Processing the USGS River Gage Data

by on under USGS
11 minute read

Summary

To analyze the performance of the Deep Creek Hydro Project two types of data are available to do so, lake level data and river gage data. Lake level data contain information about when the hydroelectric turbines are operating or not, via a ON/OFF data field, while river gage data are obtained from the USGS web site who operate these gages, with river flow rate being the item of interest By analyzing the combined data sets one can determine the amount of water released, the duration of the release, whether one or both turbines are operating, and whether the bypass flow is open or not and at what setting. The average speed of the water flowing downstream can also be determined. Theoretically partial turbine speed can also be determined, but it appears that the turbines are operated either with full open or fully closed mode. This paper describes how all these above can be done by example.

1. Introduction

The data obtained by the USGS (US Geological Survey) river gages [1] can be used to understand the nature of the releases by the Deep Creek Hydro Project. A release shows up at a downstream flow gage as a sudden increase in flow for a finite duration, the duration of the release. The peak of the sudden increase in flow can be used to assess the amount of water that is flowing through the turbines. By looking at several gages downstream, the speed of the wave down the river can also be determined. This report attempts to understand and quantify these release characteristics.

2. The River Gages

Being able to read and process USGS river gages is important in understanding the releases made by the Deep Creek Hydro Project and the evaluation of the TER protocol. The location of these gages are summarized in Table 1 with more detailed information in Appendix A.

Table 1 - USGS Gages of Importance.

Table 1

3. Typical Recordings of the Gages

Hoyes Run is located close to the tail race of the Hydro Electric power plant, approximately 1/2 mile downstream. A typical record obtained from the USGS website is shown in Figure 1.

Figure 1 Figure 1 - A Typical Hoyes Run Record from the USGS Website.

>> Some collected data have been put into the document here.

## src/rtl/can_pkg.sv

```systemverilog
`default_nettype none
// ============================================================================
//  Module   : can_pkg
//  Purpose  : Shared CAN frame definitions (states, field lengths, CRC-15)
//             used by both the receive and transmit sides of the node.
//  Revision : 1.0 - initial release
// ============================================================================
package can_pkg;

  // Frame parser states, in bus order
  typedef enum logic [2:0] {
    ST_IDLE = 3'd0,
    ST_ID   = 3'd1,
    ST_CTRL = 3'd2,
    ST_DLC  = 3'd3,
    ST_DATA = 3'd4,
    ST_CRC  = 3'd5,
    ST_TAIL = 3'd6,
    ST_EOF  = 3'd7
  } can_state_e;

  // Field lengths in bits, sized to match the 7-bit field counter
  localparam logic [6:0] c_ID_LEN   = 7'd11;
  localparam logic [6:0] c_CTRL_LEN = 7'd2;
  localparam logic [6:0] c_DLC_LEN  = 7'd4;
  localparam logic [6:0] c_CRC_LEN  = 7'd15;
  localparam logic [6:0] c_TAIL_LEN = 7'd3;
  localparam logic [6:0] c_EOF_LEN  = 7'd7;

  // Tail bits, transmitted MSB first
  localparam logic [2:0]  c_TAIL_PATTERN = 3'b101;
  localparam logic [14:0] c_CRC15_POLY   = 15'h4599;

  // Error codes reported alongside the error pulse
  localparam logic [2:0] c_ERR_NONE = 3'd0;
  localparam logic [2:0] c_ERR_FORM = 3'd1;
  localparam logic [2:0] c_ERR_CRC  = 3'd2;
  localparam logic [2:0] c_ERR_BUS  = 3'd3;

  // One serial step of the CRC-15 LFSR
  function automatic logic [14:0] crc15_step(input logic [14:0] crc, input logic bit_in);
    return {crc[13:0], 1'b0} ^ ((bit_in ^ crc[14]) ? c_CRC15_POLY : 15'd0);
  endfunction

endpackage
`default_nettype wire

```

## src/rtl/can_crc15.sv

```systemverilog
`default_nettype none
// ============================================================================
//  Module   : can_crc15
//  Purpose  : Serial CRC-15 LFSR, one bit per enabled clock; clr wins over en.
//  Revision : 1.0 - initial release
// ============================================================================
module can_crc15
  import can_pkg::*;
(
  input  logic        clk,
  input  logic        clr,
  input  logic        en,
  input  logic        bit_in,
  output logic [14:0] crc
);

  // Advance the LFSR on each enabled bit, restart from zero on clear
  always_ff @(posedge clk) begin
    if (clr) begin
      crc <= 15'd0;
    end else if (en) begin
      crc <= crc15_step(crc, bit_in);
    end
  end

endmodule
`default_nettype wire

```

## src/rtl/can_frame_rx.sv

```systemverilog
`default_nettype none
// ============================================================================
//  Module   : can_frame_rx
//  Purpose  : CAN receive parser: decodes the differential bus, parses
//             standard frames, checks CRC-15 and offers frames on a
//             valid/ready port with form/CRC/bus error and overrun reporting.
//  Revision : 1.0 - initial release
// ============================================================================
module can_frame_rx
  import can_pkg::*;
#(
  parameter bit CHECK_CRC      = 1'b0,
  parameter int IDLE_RECESSIVE = 1,
  parameter int MAX_BYTES      = 8
) (
  input  logic        can_clk,
  input  logic        reset,
  input  logic        can_hi_in,
  input  logic        can_lo_in,
  output logic        rx_valid,
  input  logic        rx_ready,
  output logic [10:0] rx_id,
  output logic [3:0]  rx_dlc,
  output logic [63:0] rx_data,
  output logic [14:0] rx_crc,
  output logic        rx_err,
  output logic [2:0]  rx_err_code,
  output logic        rx_overrun,
  output logic        rx_busy
);

  localparam logic [7:0] c_IDLE_REC  = 8'(IDLE_RECESSIVE);
  localparam logic [3:0] c_MAX_BYTES = 4'(MAX_BYTES);

  can_state_e  r_state, w_state_next;
  logic [6:0]  r_cnt, w_cnt_next;
  logic [7:0]  r_rec_cnt, w_rec_next;
  logic [10:0] r_id;
  logic [3:0]  r_dlc;
  logic [63:0] r_data;
  logic [14:0] r_crc_rx;
  logic [6:0]  r_data_bits;

  logic        w_dom, w_rec, w_inv, w_bit;
  logic        w_err, w_commit, w_crc_en, w_crc_clr, w_last, w_sof;
  logic [2:0]  w_err_code;
  logic [6:0]  w_len;
  logic [3:0]  w_dlc_full, w_nbytes;
  logic [14:0] w_crc, w_crc_full;
  logic [5:0]  w_data_idx;
  logic        w_tail_exp;

  // Bus level decode: dominant = 0, recessive = 1, equal levels are invalid
  assign w_dom = can_hi_in & ~can_lo_in;
  assign w_rec = ~can_hi_in & can_lo_in;
  assign w_inv = (can_hi_in == can_lo_in);
  assign w_bit = w_rec;

  assign w_dlc_full = {r_dlc[2:0], w_bit};
  assign w_nbytes   = (w_dlc_full > c_MAX_BYTES) ? c_MAX_BYTES : w_dlc_full;
  assign w_crc_full = {r_crc_rx[13:0], w_bit};
  // Byte k lands in [8k+:8]; within a byte the first bit is the MSB
  assign w_data_idx = {r_cnt[5:3], ~r_cnt[2:0]};
  assign w_tail_exp = c_TAIL_PATTERN[2'd2 - r_cnt[1:0]];
  assign w_crc_clr  = reset || (r_state == ST_IDLE);
  assign w_sof      = (r_state == ST_IDLE) && (w_state_next == ST_ID);
  assign w_last     = (r_cnt == w_len - 7'd1);
  assign rx_busy    = (r_state != ST_IDLE);

  can_crc15 u_crc (
    .clk    (can_clk),
    .clr    (w_crc_clr),
    .en     (w_crc_en),
    .bit_in (w_bit),
    .crc    (w_crc)
  );

  // Length of the field currently being received
  always_comb begin
    w_len = 7'd1;
    case (r_state)
      ST_ID:   w_len = c_ID_LEN;
      ST_CTRL: w_len = c_CTRL_LEN;
      ST_DLC:  w_len = c_DLC_LEN;
      ST_DATA: w_len = r_data_bits;
      ST_CRC:  w_len = c_CRC_LEN;
      ST_TAIL: w_len = c_TAIL_LEN;
      ST_EOF:  w_len = c_EOF_LEN;
      default: w_len = 7'd1;
    endcase
  end

  // Next-state, field counter, idle recessive counter and error/commit strobes
  always_comb begin
    w_state_next = r_state;
    w_cnt_next   = r_cnt + 7'd1;
    w_rec_next   = r_rec_cnt;
    w_err        = 1'b0;
    w_err_code   = c_ERR_NONE;
    w_commit     = 1'b0;
    w_crc_en     = 1'b0;
    if (r_state == ST_IDLE) begin
      w_cnt_next = 7'd0;
      if (w_rec) begin
        if (r_rec_cnt != 8'hFF) w_rec_next = r_rec_cnt + 8'd1;
      end else begin
        // Invalid or dominant both break the recessive run
        w_rec_next = 8'd0;
        if (w_dom && (r_rec_cnt >= c_IDLE_REC)) w_state_next = ST_ID;
      end
    end else if (w_inv) begin
      w_err        = 1'b1;
      w_err_code   = c_ERR_BUS;
      w_state_next = ST_IDLE;
      w_rec_next   = 8'd0;
    end else begin
      case (r_state)
        ST_ID: begin
          w_crc_en = 1'b1;
          if (w_last) w_state_next = ST_CTRL;
        end
        ST_CTRL: begin
          w_crc_en = 1'b1;
          if (w_last) w_state_next = ST_DLC;
        end
        ST_DLC: begin
          w_crc_en = 1'b1;
          if (w_last) w_state_next = (w_nbytes == 4'd0) ? ST_CRC : ST_DATA;
        end
        ST_DATA: begin
          w_crc_en = 1'b1;
          if (w_last) w_state_next = ST_CRC;
        end
        ST_CRC: begin
          if (w_last) begin
            if (CHECK_CRC && (w_crc_full != w_crc)) begin
              w_err        = 1'b1;
              w_err_code   = c_ERR_CRC;
              w_state_next = ST_IDLE;
              w_rec_next   = 8'd0;
            end else begin
              w_state_next = ST_TAIL;
            end
          end
        end
        ST_TAIL: begin
          if (w_bit != w_tail_exp) begin
            w_err        = 1'b1;
            w_err_code   = c_ERR_FORM;
            w_state_next = ST_IDLE;
            w_rec_next   = 8'd0;
          end else if (w_last) begin
            w_state_next = ST_EOF;
          end
        end
        ST_EOF: begin
          if (w_dom) begin
            w_err        = 1'b1;
            w_err_code   = c_ERR_FORM;
            w_state_next = ST_IDLE;
            w_rec_next   = 8'd0;
          end else if (w_last) begin
            // The last EOF bit already counts as one recessive idle bit
            w_commit     = 1'b1;
            w_state_next = ST_IDLE;
            w_rec_next   = 8'd1;
          end
        end
        default: w_state_next = ST_IDLE;
      endcase
    end
    if (w_state_next != r_state) w_cnt_next = 7'd0;
  end

  // State, field counter and recessive counter registers
  always_ff @(posedge can_clk) begin
    if (reset) begin
      r_state   <= ST_IDLE;
      r_cnt     <= 7'd0;
      r_rec_cnt <= 8'd0;
    end else begin
      r_state   <= w_state_next;
      r_cnt     <= w_cnt_next;
      r_rec_cnt <= w_rec_next;
    end
  end

  // Shadow field capture; cleared at SOF so unused data bytes read as zero
  always_ff @(posedge can_clk) begin
    if (reset || w_sof) begin
      r_id        <= 11'd0;
      r_dlc       <= 4'd0;
      r_data      <= 64'd0;
      r_crc_rx    <= 15'd0;
      r_data_bits <= 7'd0;
    end else if (!w_inv) begin
      case (r_state)
        ST_ID:   r_id <= {r_id[9:0], w_bit};
        ST_DLC: begin
          r_dlc <= w_dlc_full;
          if (w_last) r_data_bits <= {w_nbytes, 3'b000};
        end
        ST_DATA: r_data[w_data_idx] <= w_bit;
        ST_CRC:  r_crc_rx <= w_crc_full;
        default: ;
      endcase
    end
  end

  // Output port: commit/handshake/overrun handling and the error pulse
  always_ff @(posedge can_clk) begin
    if (reset) begin
      rx_valid    <= 1'b0;
      rx_id       <= 11'd0;
      rx_dlc      <= 4'd0;
      rx_data     <= 64'd0;
      rx_crc      <= 15'd0;
      rx_err      <= 1'b0;
      rx_err_code <= 3'd0;
      rx_overrun  <= 1'b0;
    end else begin
      rx_err      <= w_err;
      rx_err_code <= w_err ? w_err_code : 3'd0;
      if (w_commit && (!rx_valid || rx_ready)) begin
        rx_valid <= 1'b1;
        rx_id    <= r_id;
        rx_dlc   <= r_dlc;
        rx_data  <= r_data;
        rx_crc   <= r_crc_rx;
      end else if (w_commit) begin
        rx_overrun <= 1'b1;
      end else if (rx_valid && rx_ready) begin
        rx_valid <= 1'b0;
      end
    end
  end

endmodule
`default_nettype wire

```

## config.mk

```make
export PLATFORM = sky130hd
export DESIGN_NAME = can_frame_rx
export DESIGN_NICKNAME = d
export VERILOG_FILES = /design/src/rtl/can_pkg.sv /design/src/rtl/can_crc15.sv /design/src/rtl/can_frame_rx.sv
export SDC_FILE = /design/constraint.sdc
export NUM_CORES = 1
export LEC_CHECK = 0
export ABC_AREA = 1
export CAP_MARGIN = 5
export CORE_MARGIN = 10
export CORE_UTILIZATION = 56
export DETAILED_ROUTE_END_ITERATION = 6
export MAX_ROUTING_LAYER = met4
export PLACE_DENSITY = 0.9
export REMOVE_ABC_BUFFERS = 1
export SLEW_MARGIN = 25
export SYNTH_ARGS = -nofsm -noshare
export SYNTH_HDL_FRONTEND = slang
export SYNTH_SLANG_ARGS = --single-unit
```

## constraint.sdc

```tcl
create_clock -name can_clk -period 3.7 [get_ports can_clk]
set_clock_uncertainty 0.15 [all_clocks]
set_input_delay 0.925 -clock can_clk [delete_from_list [all_inputs] [get_ports can_clk]]
set_output_delay 0.925 -clock can_clk [all_outputs]
set_load 0.01 [all_outputs]
```

==> flow_summary.toml, run 1 <==
[sta]
finalMaxSlewViolations = 0
setup_viol = 0
max-slew-margin-rel_pct = 41.7
hold_viol = 0
period_share_pct = 88.6
rsz0062_at_grt = "false"
max_freq_ghz = 0.305
setup_slack_ns = 0.421
min_period_ns = 3.28
tightest_slew_ns = 0.871

[clocking]
insertion_delay_ns = 0.51
cts_max_path_buffers = 3
cts-root-buf = "clkbuf_16"
clkTransAtPathRegs_ns = 0.06
cts_tree = "built"
h-tree-depth = 1
cts_setup_buffers = 0
cts_made_buffers = 22
cts.sink_count = 215
ctsHoldBuffers = 0

[global_route]
grt_use_total_pct = 20.6
grt-ovfl-total = 0
grt_first_pass_wirelength_um = 37800
grt_pass1_vias = 7795
grt_max_degree = 103
antenna_found_initial = 0

[setup_path]
crit_path_end_kind = "register"
rr_startpoint = "r_state[1]$_SDFF_PP0_"
r2r_end = "r_rec_cnt[6]$_SDFFE_PP0P_"
endpoint = "r_rec_cnt[6]$_SDFFE_PP0P_"
rrSetupSlack_ns = 0.42
worstSetupPathType = "register to register"
arrival_ns = 3.52
worstPathMaxFanout = 14
required_ns = 3.94
crit_path_start = "r_state[1]$_SDFF_PP0_"
startpoint_type = "register"
r2r_cells = 19

[floorplanning]
core_mm2 = 0.0165
die_y_um = 149
std_cell_rows = 47
die_x_um = 149
initial_core_util_pct = 56.9
pin_count = 106
dieArea_mm2 = 0.0223

[synth]
syn_area_mm2 = 0.00937
synth_common_cells = "215 x dfxtp_1, 165 x nor2_1, 157 x inv_1, 100 x a21oi_1, 98 x nand2_1"
synth-async-reset-ratio_pct = 0
yosysMostFrequentCell = "dfxtp_1"
synth-edff-count = 0
synth.top_cells.by_area = "dfxtp_1 46%, a211oi_2 12%, nor2_1 6.6%"
synth_seq_area_share_pct = 46.0
synthCells = 1150
ys_types = 37
synth_top_flop_cell = "dfxtp_1"
yosysTopAreaCell = "dfxtp_1"
ys_warn_count = 0
synth_largest_type_area_fraction_pct = 46.0
syn_area_per_cell_um2 = 8.14
ys_ff_latch = 215

[power]
power_density_mw_per_mm2 = 412
leakage_uw = 0.00416
max-vdd-ir-drop_v = 0.000311
total_power_uw = 4670

[drt]
dr_total_vias = 8293
first_pass_iters = 6
wl_per_cell_um = 16.0
drc = 0
drt_iter0_drc = 795
postRouteAntennaNets = 0
viasPerCell = 5.64
totalWireLength_um = 23500

[placement]
io_buffers = 104
dp_hpwl_um = 15100
place_congestion = 0.911
place_ws_ns = 0.269

[layout]
diodes = 0
drive_gt1_share_pct = 13.8
multi_input_area_mm2 = 0.00413
ff_latch_area_mm2 = 0.00430
area_delta_synth_final_pct = 21.1
fillers = 1287
fin_nets = 1248

[run_status]
status = "finished clean"

[job]
drv_cap = 0

[min_path]
hp-class = "register to register"
[placed cells by master, fill, tap and decap left out, types with 4 or more instances in the layout]
cell / n
a211oi_1: 15
a211oi_2: 90
a21oi_1: 100
buf_12: 5
buf_4: 22
clkbuf_1: 6
clkbuf_16: 22
clkdlybuf4s50_1: 103
dfxtp_1: 215
ha_1: 7
inv_1: 157
inv_2: 6
nand2_1: 97
nand3_1: 72
nand3_2: 4
nand4_1: 30
nor2_1: 165
nor3_1: 18
o21ai_0: 68
xor2_1: 5
[worst max-delay path: stages (launching register included)]
cell	delay, ns
dfxtp_1	0.53
inv_2	0.14
nand2_2	0.12
nand2_1	0.06
nor2_1	0.11
ha_1	0.21
inv_1	0.07
nor2_1	0.10
nand2_1	0.08
inv_1	0.08
nand2_1	0.09
nand2_1	0.08
nand2_1	0.06
nor2_2	0.20
nand2_1	0.18
nand3_1	0.12
nand2_1	0.26
o21ai_1	0.35
a21oi_1	0.08
o21a_1	0.11
[final cells by class]
class | count | area share, %
Sequential cell | 215 | 37.9
Multi-Input combinational cell | 702 | 36.4
Timing Repair Buffer | 130 | 11.4
Inverter | 164 | 5.43
Clock buffer | 31 | 5.42
Tap cell | 220 | 2.43
Clock inverter | 8 | 0.971
[state kept, by name (all words and copies together), names as in the netlist]
| name | cells |
|---|---|
| r_data | 64 |
| rx_data | 64 |
| r_crc_rx | 15 |
| rx_crc | 15 |
| r_id | 11 |
| rx_id | 11 |
| r_rec_cnt | 8 |
| r_cnt | 7 |
| r_data_bits | 4 |
| r_dlc | 4 |
| rx_dlc | 4 |
| r_state | 3 |
| rx_err_code | 2 |
| rx_err | 1 |
| rx_overrun | 1 |
| rx_valid | 1 |
[where the power goes]
group          switching, uW  internal [uW]
Sequential              2.25           2320
Combinational            100           27.7
Clock                    918           1310
Total                   1020           3650
[per-layer routing]
layer,part of all wire [%],global-route usage [%],vias to the layer above
met3,8.3,4.34,64
met4,2.5,7.46,0
met2,49,33.6,342
li1,-,-,3994
met1,41,24.7,3893
met5,0,-,-
[worst min path at each step]
stage / slack (ns) / end / cells after the start / from
after floorplan: 0.29 / r_dlc[3]$_SDFFE_PP0P_ / 2 / r_dlc[3]$_SDFFE_PP0P_
after global placement: 0.29 / rx_overrun$_SDFFE_PP0P_ / 2 / rx_overrun$_SDFFE_PP0P_
after detailed placement: 0.30 / rx_overrun$_SDFFE_PP0P_ / 2 / rx_overrun$_SDFFE_PP0P_
after CTS: 0.31 / rx_overrun$_SDFFE_PP0P_ / 2 / rx_overrun$_SDFFE_PP0P_
after global routing: 0.33 / rx_data[27]$_SDFFE_PP0P_ / 2 / rx_data[27]$_SDFFE_PP0P_
final: 0.31 / rx_overrun$_SDFFE_PP0P_ / 2 / rx_overrun$_SDFFE_PP0P_
[through the flow]
| step | setup TNS (ns) | utilization [%] | std cells | hold slack [ns] | instance area (um^2) |
|---|---|---|---|---|---|
| 2_1_floorplan | -368.94 | - | 1081 | 0.291 | 9020 |
| 3_3_place_gp | 0 | 64.4 | 1431 | 0.292 | 10600 |
| 3_5_place_dp | 0 | 64.4 | 1431 | 0.300 | 10600 |
| 4_1_cts | 0 | 68.8 | 1470 | 0.312 | 11300 |
| 5_1_grt | 0 | 68.9 | 1470 | 0.326 | 11300 |
| 6_report | 0 | 68.9 | 1470 | 0.306 | 11300 |
[repair_timing]
action,in CTS,in global routing
setup endpoints to repair,0,1
endpoints found under the hold margin,0,0
resized for setup,0,1
[cells by family after synthesis]
logic type / after synthesis / share of synthesized area (%)
XOR/XNOR: 8 / 0.748
AND/OR/NAND/NOR: 401 / 18.8
flip-flops: 215 / 46.0
other: 1 / 0.0400
adder cells (fa/ha/maj): 8 / 1.07
buffers and inverters: 233 / 10.3
AO/OA/AOI/OAI: 284 / 23.1
No activity file was read; power rests on OpenSTA's default activity.
==> inputs of run 2 (changes only) <==
--- a/config.mk
+++ b/config.mk
@@ -7,8 +7,10 @@
 export LEC_CHECK = 0
 export ABC_AREA = 1
 export CAP_MARGIN = 5
+export CELL_PAD_IN_SITES_DETAIL_PLACEMENT = 0
+export CELL_PAD_IN_SITES_GLOBAL_PLACEMENT = 1
 export CORE_MARGIN = 10
-export CORE_UTILIZATION = 56
+export CORE_UTILIZATION = 42
 export DETAILED_ROUTE_END_ITERATION = 6
 export MAX_ROUTING_LAYER = met4
 export PLACE_DENSITY = 0.9
==> run 2 against run 1 <==
Against the previous run: combinational power about the same; core utilization down 17 points; count of clock-buffer cells in the layout up 3; maximum frequency up 4.3%; design area up 0.95%; largest power group is now clock.
==> flow_summary.toml, run 2 (same netlist as run 1, synthesis figures left out) <==
[floorplanning]
dieArea_mm2 = 0.0287
std_cell_rows = 54
pin_count = 106
die_x_um = 169
die_y_um = 169
core_mm2 = 0.0219
initial_core_util_pct = 42.8

[drt]
totalWireLength_um = 22600
postRouteAntennaNets = 0
wl_per_cell_um = 14.8
viasPerCell = 5.10
dr_total_vias = 7820
first_pass_iters = 5
drt_iter0_drc = 607
drc = 0

[placement]
io_buffers = 104
place_congestion = 0.856
placed_area_mm2 = 0.0107
dp_hpwl_um = 15100
place_ws_ns = 0.396

[setup_path]
crit_path_top_delay_cell = "dfxtp_1"
path_cells = "nand2_1 -> nand3_2 -> inv_1 -> ha_1 -> inv_1 -> nand2_1 -> nand2_1 -> nand2_1 -> nand2_1 -> nand2_1 -> nor2_1 -> nand2_1 -> nor2_4 -> nand2_1 -> nand3_1 -> nand2_1 -> o21ai_1 -> a21oi_1 -> o21a_1"
required_ns = 3.95
max_stage_delay_ns = 0.56
startpoint_type = "register"
arrival_ns = 3.40
cp_top_family = "simple AND/OR/NAND/NOR gates"
worstPathMaxFanout = 11
cp_common_cell = "nand2_1"
crit_path_end_kind = "register"
path_buf_inv = 2
worstSetupPathType = "register to register"

[power]
power_density_mw_per_mm2 = 417
pwr-share-comb_pct = 2.7
p_sw_uw = 1030
p_clk_share_pct = 48.8
leakage_uw = 0.00417
seqPwrFrac_pct = 48.5
max-vdd-ir-drop_v = 0.000291
intPower_uw = 3750
swShare_pct = 21.6

[sta]
period_share_pct = 85.0
setup_viol = 0
rsz0062_at_grt = "false"
tightest_slew_ns = 0.799
min_period_ns = 3.15
setup_slack_ns = 0.554
hold_viol = 0
finalMaxSlewViolations = 0
max-slew-margin-rel_pct = 46.0
max_freq_ghz = 0.318

[clocking]
clkTransAtPathRegs_ns = 0.06
cts_setup_buffers = 0
cts.sink_count = 215
cts-root-buf = "clkbuf_16"
ctsHoldBuffers = 0
cts_max_path_buffers = 3
cts_tree = "built"
h-tree-depth = 1
cts_resized = 0
insertion_delay_ns = 0.51
cts_made_buffers = 24

[run_status]
status = "finished clean"

[job]
drv_cap = 0

[global_route]
grt-ovfl-total = 0
grt_pass1_vias = 7348
grt_use_total_pct = 15.7
grt_first_pass_wirelength_um = 37500
antenna_found_initial = 0
grt_max_degree = 105

[layout]
mostFrequentLayoutCells = "215 x dfxtp_1, 165 x nor2_1, 157 x inv_1"
drive_gt1_share_pct = 14.1
area_delta_synth_final_pct = 22.3
diodes = 0
stdcell_area_mm2 = 0.0115
fin_nets = 1250
reg_top3 = "r_data (64), rx_data (64)"
final_common_cell = "dfxtp_1"

[min_path]
hp-class = "register to register"
run 2: area by class of cell:
cell class | instances | area, um^2
inverter | 164 | 616
sequential | 215 | 4300
tap | 280 | 350
timing repair buffer | 130 | 1280
multi-input combinational | 702 | 4120
clock buffer | 34 | 709
clock inverter | 7 | 72.6
fill | 2097 | 10400
run 2: final timing paths:
| check | cells after the start | start | slack (ns) | end |
|---|---|---|---|---|
| max | 19 | r_state[2]$_SDFF_PP0_ | 0.55 | r_rec_cnt[6]$_SDFFE_PP0P_ |
| min | 2 | rx_overrun$_SDFFE_PP0P_ | 0.31 | rx_overrun$_SDFFE_PP0P_ |
| max reg2reg | 19 | r_state[2]$_SDFF_PP0_ | 0.55 | r_rec_cnt[6]$_SDFFE_PP0P_ |
| min reg2reg | 2 | rx_overrun$_SDFFE_PP0P_ | 0.31 | rx_overrun$_SDFFE_PP0P_ |
run 2: power groups by stage:
stage	logic [uW]	clock network (uW)	registers, uW
floorplan	59.2	0	2370
global placement	128	0	2370
detailed placement	129	0	2370
CTS	129	2390	2320
global route	141	2480	2320
finish	129	2330	2320
run 2: tightest hold or removal path, delay by kind of cell (launching register included):
family	cells	cell delay [ns]
flops	1	0.31
compound gates	1	0.05
buf+inv	1	0.05
run 2: metrics by stage:
step | TNS (ns) | hold slack (ns) | total power [uW] | utilization (%) | cells
after floorplan | -368.94 | 0.291 | 2430 | - | 1081
after global routing | 0 | 0.320 | 4940 | 52.3 | 1532
final | 0 | 0.305 | 4780 | 52.3 | 1532
after global placement | 0 | 0.294 | 2500 | 48.7 | 1491
after detailed placement | 0 | 0.293 | 2500 | 48.7 | 1491
after CTS | 0 | 0.304 | 4830 | 52.3 | 1532
run 2: per-layer routing:
layer | vias up | wire length [um] | track usage [%]
li1 | 4001 | - | -
met2 | 176 | 10500 | 25.0
met1 | 3620 | 10600 | 20.3
met4 | 0 | 314 | 3.38
met3 | 23 | 1280 | 2.85
met5 | - | 0 | -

Except for the spike on April 15, this is a typical output from the gage, showing a series of dry days, with the stream slowly loosing its flow, and rain coming into the stream starting at the end of April 16. The spike on April 15 is a discharge from the lake through the hydro-electric turbines. One can estimate the amount of water released by integrating the area under the spike. Unfortunately, the vertical axis is a log scale so that we cannot count just the ‘squares’ under the curve. But, the peak o the pulse is around 700 cfs, and the value on the base flow is about 370 cfs. The difference, 330 cfs is consistent with an operation of one of the two turbines (each turbine can accommodate about 320 cfs).

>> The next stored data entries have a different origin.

`src/rtl/stream_rr_arb.sv`:
```
// Round-robin arbiter that merges p_num_reqs val/rdy streams into one tagged output stream.
// Optional STREAM_RR_ARB_BYPASS_EN passes the winner straight through when the buffer is empty.
module stream_rr_arb #(
  parameter type t_msg      = logic [31:0],
  parameter int  p_num_reqs = 4
) (
  input  logic                          clk,
  input  logic                          rst,
  input  t_msg                          req_msg [p_num_reqs],
  input  logic [p_num_reqs-1:0]         req_val,
  output logic [p_num_reqs-1:0]         req_rdy,
  output t_msg                          resp_msg,
  output logic [$clog2(p_num_reqs)-1:0] resp_src,
  output logic                          resp_val,
  input  logic                          resp_rdy
);

  localparam int SW = $clog2(p_num_reqs);
  localparam logic [SW-1:0] LAST = SW'(p_num_reqs - 1);

  logic          full;
  t_msg          msg;
  logic [SW-1:0] src;
  logic [SW-1:0] ptr;

  logic          win_found;
  logic [SW-1:0] win_idx;
  logic [SW-1:0] ptr_nxt;
  logic          accept;
  logic          in_xfer;
  logic          bypass;

  function automatic logic [SW-1:0] wrap_idx(input logic [SW-1:0] base, input int off);
    int sum;
    sum = int'(base) + off;
    if (sum >= p_num_reqs) sum = sum - p_num_reqs;
    return SW'(sum);
  endfunction

  // First valid requester at or after ptr, scanning circularly.
  always_comb begin
    win_found = 1'b0;
    win_idx   = '0;
    for (int k = 0; k < p_num_reqs; k++) begin
      if (!win_found && req_val[wrap_idx(ptr, k)]) begin
        win_found = 1'b1;
        win_idx   = wrap_idx(ptr, k);
      end
    end
  end

  always_comb begin
    accept  = !rst && (!full || resp_rdy);
    in_xfer = win_found && accept;
    req_rdy = '0;
    if (in_xfer) req_rdy[win_idx] = 1'b1;
    ptr_nxt = (win_idx == LAST) ? '0 : win_idx + SW'(1);
`ifdef STREAM_RR_ARB_BYPASS_EN
    bypass  = !rst && !full && resp_rdy && win_found;
`else
    bypass  = 1'b0;
`endif
    resp_val = full || bypass;
    resp_msg = bypass ? req_msg[win_idx] : msg;
    resp_src = bypass ? win_idx : src;
  end

  // A bypassed message is consumed in flight, so the buffer stays empty.
  always_ff @(posedge clk) begin
    if (rst) begin
      full <= 1'b0;
      msg  <= '0;
      src  <= '0;
      ptr  <= '0;
    end else begin
      if (in_xfer) begin
        ptr <= ptr_nxt;
        if (!bypass) begin
          full <= 1'b1;
          msg  <= req_msg[win_idx];
          src  <= win_idx;
        end
      end else if (resp_rdy) begin
        full <= 1'b0;
      end
    end
  end

endmodule
```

The magnitude of the pulse above the base flow is estimated to be 37.3 cfs, while the duration at the base is estimated at 4.45 hrs. A typical full release through the turbines should produce a flow rate of about 640 cfs. Hence it can be concluded that this was not a release through the turbines. This is more in line with the bypass flow that can be regulated. The development of its performance curve has been [described elsewhere] (). The bypass flow as a function of valve setting was derived from a linear regression of data reported in Brookfield’s annual reports to MDE and is:

Q = -13.8197 + 0.7215 x V
Q = bypass flow, cfs
V = valve setting, %

With Q at 37.3 cfs, the % valve setting is about 71%, something realistic. Let’s pursue this a bit more. Figure 2 shows the USGS readings at Hoyes Run for the period 3/1/2017 - 4/1/2017. The results are rather interesting.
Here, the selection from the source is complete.